Her mother’s gaze softened. “You’ve spent so much of your life proving yourself at work. Promotions, projects, presentations. But you don’t have to prove yourself to Maggie. You just have to be present.”
They ate in silence for a while. Gwen pushed dry toast around her plate. Her mother steadily worked through her pancakes, efficient as always. The diner hummed with low chatter, the hiss of the espresso machine, a toddler babbling two tables over.
Then her mother said, almost casually, “I almost left your father once.”
Gwen’s head snapped up. “You what?”
Her mother’s gaze didn’t waver. “He started making decisions for our life without me. Tried to move our family out of Austin without even asking for my opinion. I packed a bag one night.” She sipped her coffee.
“But he came home, and we talked until sunrise. About everything we were afraid of. It didn’t fix it all at once, but it gave us a place to start again. ”
Gwen blinked. “You never told me that.”
“You were a child. Children don’t need to carry their parents’ failings.”
Gwen stared. “And now?”
Her mother folded her napkin, precise. “Now you’re not a child. You can see me and your father as humans, and humans make mistakes. We worked hard to get our marriage back on track.”
“How long did that take?”
“Take? It’s not past-tense work. It’s present tense, constant work,” her mother quipped with a small smile.
The daisies in their chipped vase bobbed slightly as the air conditioner kicked on. Gwen stared at them until her vision blurred.
Her mother reached across the table, laying a hand briefly over Gwen’s. “You don’t have to be the best at both right now — career and marriage. But you do have to decide which one matters more in this moment. Because it seems like your marriage cannot exist with your current priorities.”

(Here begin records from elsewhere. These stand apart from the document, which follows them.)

### config.mk
export PLATFORM = sky130hd
export DESIGN_NAME = mux8_rr_arbiter_flat
export DESIGN_NICKNAME = d
export VERILOG_FILES = /design/src/rtl/mux8_rr_arbiter_if.sv /design/src/rtl/mux8_rr_arbiter.sv /design/src/flat_wrapper.sv
export SDC_FILE = /design/constraint.sdc
export NUM_CORES = 1
export LEC_CHECK = 0
export BUFFER_PORTS_ARGS = -buffer_cell sky130_fd_sc_hd__buf_2
export CORE_MARGIN = 1.5
export CORE_UTILIZATION = 58
export CTS_CLUSTER_DIAMETER = 60
export CTS_CLUSTER_SIZE = 30
export DETAILED_ROUTE_END_ITERATION = 16
export PLACE_DENSITY = 0.91
export SLEW_MARGIN = 20
export SYNTH_ARGS = -nofsm -noshare
export SYNTH_HDL_FRONTEND = slang
export SYNTH_SLANG_ARGS = --single-unit
### constraint.sdc
create_clock -name clk -period 5 [get_ports clk]
set_clock_uncertainty 0.2 [all_clocks]
set_input_delay 0 -clock clk [delete_from_list [all_inputs] [get_ports clk]]
set_output_delay 0 -clock clk [all_outputs]
set_load 0.05 [all_outputs]
### src/rtl/mux8_rr_arbiter_if.sv
// Request/grant/select bundle between the requesting sources and the
// 8:1 mux arbiter. The arbiter side uses the slave modport.
interface mux8_rr_arbiter_if;
  logic [7:0] req;
  logic [7:0] din;
  logic [7:0] gnt;
  logic       s0;
  logic       s1;
  logic       s2;
  logic       valid;
  logic       out;

  modport master (
    output req, din,
    input  gnt, s0, s1, s2, valid, out
  );

  modport slave (
    input  req, din,
    output gnt, s0, s1, s2, valid, out
  );
endinterface

### src/rtl/mux8_rr_arbiter.sv
// Round-robin arbiter for eight requesters driving the select of an 8:1
// bit mux. One owner at a time, grant registered (latency 1), with a hold
// limit that forces rotation when others are waiting. The mux data path is
// combinational from din through the registered select.
module mux8_rr_arbiter #(
  parameter int MAX_HOLD = 8
) (
  input logic               clk,
  input logic               rst_n,
  mux8_rr_arbiter_if.slave  bus
);

  localparam logic [7:0] HOLD_LAST = 8'(MAX_HOLD - 1);

  typedef enum logic {IDLE, GRANT} state_t;

  state_t     r_state;
  logic [2:0] r_owner;
  logic [2:0] r_ptr;
  logic [7:0] r_cnt;

  state_t     w_state_nxt;
  logic [2:0] w_owner_nxt;
  logic [2:0] w_ptr_nxt;
  logic [7:0] w_cnt_nxt;

  logic [7:0] w_owner_oh;
  logic [7:0] w_search_vec;
  logic [2:0] w_search_base;
  logic [2:0] w_win;
  logic       w_found;

  assign w_owner_oh = 8'(1) << r_owner;

  // State register: owner, last-owner pointer and hold counter.
  always_ff @(posedge clk) begin
    if (!rst_n) begin
      r_state <= IDLE;
      r_owner <= '0;
      r_ptr   <= 3'd7;
      r_cnt   <= '0;
    end else begin
      r_state <= w_state_nxt;
      r_owner <= w_owner_nxt;
      r_ptr   <= w_ptr_nxt;
      r_cnt   <= w_cnt_nxt;
    end
  end

  // Winner search: first set bit after the base index, wrapping 7 -> 0.
  // While granted, the current owner is excluded so that both release and
  // forced rotation start from owner+1 and only ever pick someone else.
  always_comb begin
    w_search_vec  = (r_state == GRANT) ? (bus.req & ~w_owner_oh) : bus.req;
    w_search_base = (r_state == GRANT) ? r_owner : r_ptr;
    w_win         = '0;
    w_found       = 1'b0;
    for (int unsigned i = 1; i <= 8; i++) begin
      if (!w_found && w_search_vec[3'(w_search_base + 3'(i))]) begin
        w_win   = 3'(w_search_base + 3'(i));
        w_found = 1'b1;
      end
    end
  end

  // Next-state: grant on any request, hand over on release or hold expiry.
  always_comb begin
    w_state_nxt = r_state;
    w_owner_nxt = r_owner;
    w_ptr_nxt   = r_ptr;
    w_cnt_nxt   = r_cnt;
    case (r_state)
      IDLE: begin
        if (w_found) begin
          w_state_nxt = GRANT;
          w_owner_nxt = w_win;
          w_cnt_nxt   = '0;
        end
      end
      GRANT: begin
        if (!bus.req[r_owner]) begin
          w_ptr_nxt = r_owner;
          w_cnt_nxt = '0;
          if (w_found) begin
            w_owner_nxt = w_win;
          end else begin
            w_state_nxt = IDLE;
          end
        end else if (r_cnt == HOLD_LAST) begin
          // Saturated: rotate only if someone else is waiting.
          if (w_found) begin
            w_owner_nxt = w_win;
            w_ptr_nxt   = r_owner;
            w_cnt_nxt   = '0;
          end
        end else begin
          w_cnt_nxt = r_cnt + 8'd1;
        end
      end
      default: w_state_nxt = IDLE;
    endcase
  end

  // Outputs: one-hot grant, select holds last owner in IDLE, gated data.
  always_comb begin
    bus.valid = (r_state == GRANT);
    bus.gnt   = bus.valid ? w_owner_oh : '0;
    bus.s0    = r_owner[0];
    bus.s1    = r_owner[1];
    bus.s2    = r_owner[2];
    bus.out   = bus.valid & bus.din[r_owner];
  end

endmodule

### src/flat_wrapper.sv
// flat-port wrapper written by rule: the top's interface ports become plain ports
module mux8_rr_arbiter_flat 
#(
  parameter int MAX_HOLD = 8
)
  (clk, rst_n, bus_req, bus_din, bus_gnt, bus_s0, bus_s1, bus_s2, bus_valid, bus_out);
  mux8_rr_arbiter_if bus_i ();
  input logic clk;
  input logic rst_n;
  input wire logic [$bits(bus_i.req)-1:0] bus_req;
  input wire logic [$bits(bus_i.din)-1:0] bus_din;
  output wire logic [$bits(bus_i.gnt)-1:0] bus_gnt;
  output wire logic [$bits(bus_i.s0)-1:0] bus_s0;
  output wire logic [$bits(bus_i.s1)-1:0] bus_s1;
  output wire logic [$bits(bus_i.s2)-1:0] bus_s2;
  output wire logic [$bits(bus_i.valid)-1:0] bus_valid;
  output wire logic [$bits(bus_i.out)-1:0] bus_out;
  assign bus_i.req = bus_req;
  assign bus_i.din = bus_din;
  assign bus_gnt = bus_i.gnt;
  assign bus_s0 = bus_i.s0;
  assign bus_s1 = bus_i.s1;
  assign bus_s2 = bus_i.s2;
  assign bus_valid = bus_i.valid;
  assign bus_out = bus_i.out;
  mux8_rr_arbiter #(.MAX_HOLD(MAX_HOLD)) u_core (.clk(clk), .rst_n(rst_n), .bus(bus_i));
endmodule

Gwen’s throat tightened. “I thought I was building a life for us. Every late night, every project. I thought if I built something big enough, it would carry us both.”
“And maybe it could have,” her mother said, not unkindly. “But if Maggie never felt carried, then it wasn’t working the way you hoped. That doesn’t mean it can’t. It just means you have to build it differently.”

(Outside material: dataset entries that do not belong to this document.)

--- src/rtl/byte_serial_wide_adder.sv ---
// Multi-byte add/subtract sequencer: streams operands LSB-first through the registered
// 8-bit adder, chains carries byte to byte and reassembles the wide result.
module byte_serial_wide_adder
    import byte_serial_wide_adder_pkg::*;
#(
    parameter int unsigned NBYTES = 4
) (
    input  logic                   clk,
    input  logic                   rst,
    input  logic                   in_valid,
    output logic                   in_ready,
    input  logic [BYTE_W*NBYTES-1:0] in_a,
    input  logic [BYTE_W*NBYTES-1:0] in_b,
    input  logic                   in_ci,
    input  logic                   in_sub,
    output logic                   out_valid,
    input  logic                   out_ready,
    output logic [BYTE_W*NBYTES-1:0] out_sum,
    output logic                   out_co,
    output logic                   out_ovf
);

    localparam int unsigned W    = BYTE_W * NBYTES;
    localparam int unsigned IDXW = $clog2(NBYTES);

    state_e            state_q;
    logic [IDXW-1:0]   idx_q;
    logic [W-1:0]      a_q;
    logic [W-1:0]      b_q;
    logic              ci_q;
    logic              sub_q;
    logic [W-1:0]      sum_q;
    logic              co_q;
    logic              ovf_q;
    logic              valid_q;

    logic [W-1:0]      a_sh;
    logic [W-1:0]      b_sh;
    logic [BYTE_W-1:0] ks_a;
    logic [BYTE_W-1:0] ks_b;
    logic              ks_ci;
    logic [BYTE_W-1:0] ks_sum;
    logic              ks_co;

    // Byte select for the adder; inputs parked at zero outside RUN.
    always_comb begin
        a_sh  = '0;
        b_sh  = '0;
        ks_a  = '0;
        ks_b  = '0;
        ks_ci = 1'b0;
        if (state_q == RUN) begin
            a_sh  = a_q >> {idx_q, 3'b000};
            b_sh  = b_q >> {idx_q, 3'b000};
            ks_a  = a_sh[BYTE_W-1:0];
            ks_b  = b_sh[BYTE_W-1:0];
            ks_ci = (idx_q == '0) ? ci_q : ks_co;
        end
    end

    byte_serial_wide_adder_ks8 u_ks8 (
        .clk   (clk),
        .rst   (rst),
        .a_i   (ks_a),
        .b_i   (ks_b),
        .ci_i  (ks_ci),
        .sum_o (ks_sum),
        .co_o  (ks_co)
    );

    // Sequencer; the adder output lags its inputs by one edge, so byte k lands at E(k+2).
    always_ff @(posedge clk) begin
        if (rst) begin
            state_q <= IDLE;
            idx_q   <= '0;
            a_q     <= '0;
            b_q     <= '0;
            ci_q    <= 1'b0;
            sub_q   <= 1'b0;
            sum_q   <= '0;
            co_q    <= 1'b0;
            ovf_q   <= 1'b0;
            valid_q <= 1'b0;
        end else begin
            case (state_q)
                IDLE: begin
                    if (in_valid) begin
                        a_q     <= in_a;
                        b_q     <= in_sub ? ~in_b : in_b;
                        ci_q    <= in_sub ^ in_ci;
                        sub_q   <= in_sub;
                        idx_q   <= '0;
                        state_q <= RUN;
                    end
                end
                RUN: begin
                    for (int unsigned j = 1; j < NBYTES; j++) begin
                        if (idx_q == IDXW'(j)) begin
                            sum_q[(j-1)*BYTE_W +: BYTE_W] <= ks_sum;
                        end
                    end
                    idx_q <= idx_q + 1'b1;
                    if (idx_q == IDXW'(NBYTES-1)) begin
                        state_q <= FLUSH;
                    end
                end
                FLUSH: begin
                    sum_q[W-1 -: BYTE_W] <= ks_sum;
                    co_q    <= ks_co ^ sub_q;
                    ovf_q   <= (a_q[W-1] == b_q[W-1]) && (ks_sum[BYTE_W-1] != a_q[W-1]);
                    valid_q <= 1'b1;
                    idx_q   <= '0;
                    state_q <= DONE;
                end
                DONE: begin
                    if (out_ready) begin
                        valid_q <= 1'b0;
                        state_q <= IDLE;
                    end
                end
                default: state_q <= IDLE;
            endcase
        end
    end

    assign in_ready  = (state_q == IDLE);
    assign out_valid = valid_q;
    assign out_sum   = sum_q;
    assign out_co    = co_q;
    assign out_ovf   = ovf_q;

endmodule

Gwen looked at her, surprised by the note of compassion under the critique.
Her mother smiled faintly. “You’re my daughter. I want you happy. Whether that’s in the corner office or at home making muffins with your kids. But don’t let this drift away without making the choice yourself. You deserve better than that. So does she.”
Gwen gripped her mug tighter, the ceramic biting into her palms. She didn’t answer. Couldn’t. The question of career or marriage sat heavy in her chest, the kind of decision that promised to break her open either way.
Her mother, seeing the look on her face, reached for her coffee again. “You don’t have to decide today.”
The silence stretched until Gwen forced herself to breathe. “Thank you, by the way. For still helping both of us with the kids.”
Her mother waved it off, as if the words embarrassed her. “You know I love spending time with those little angels.” A faint smile tugged at her mouth. “I’m here whenever you — or Maggie — need me.”
Gwen nodded, swallowing against the tightness in her throat. “I know.”
For the first time, she admitted silently: she couldn’t have both. The title. The life. One would kill the other.
And she didn’t know which she was ready to let go.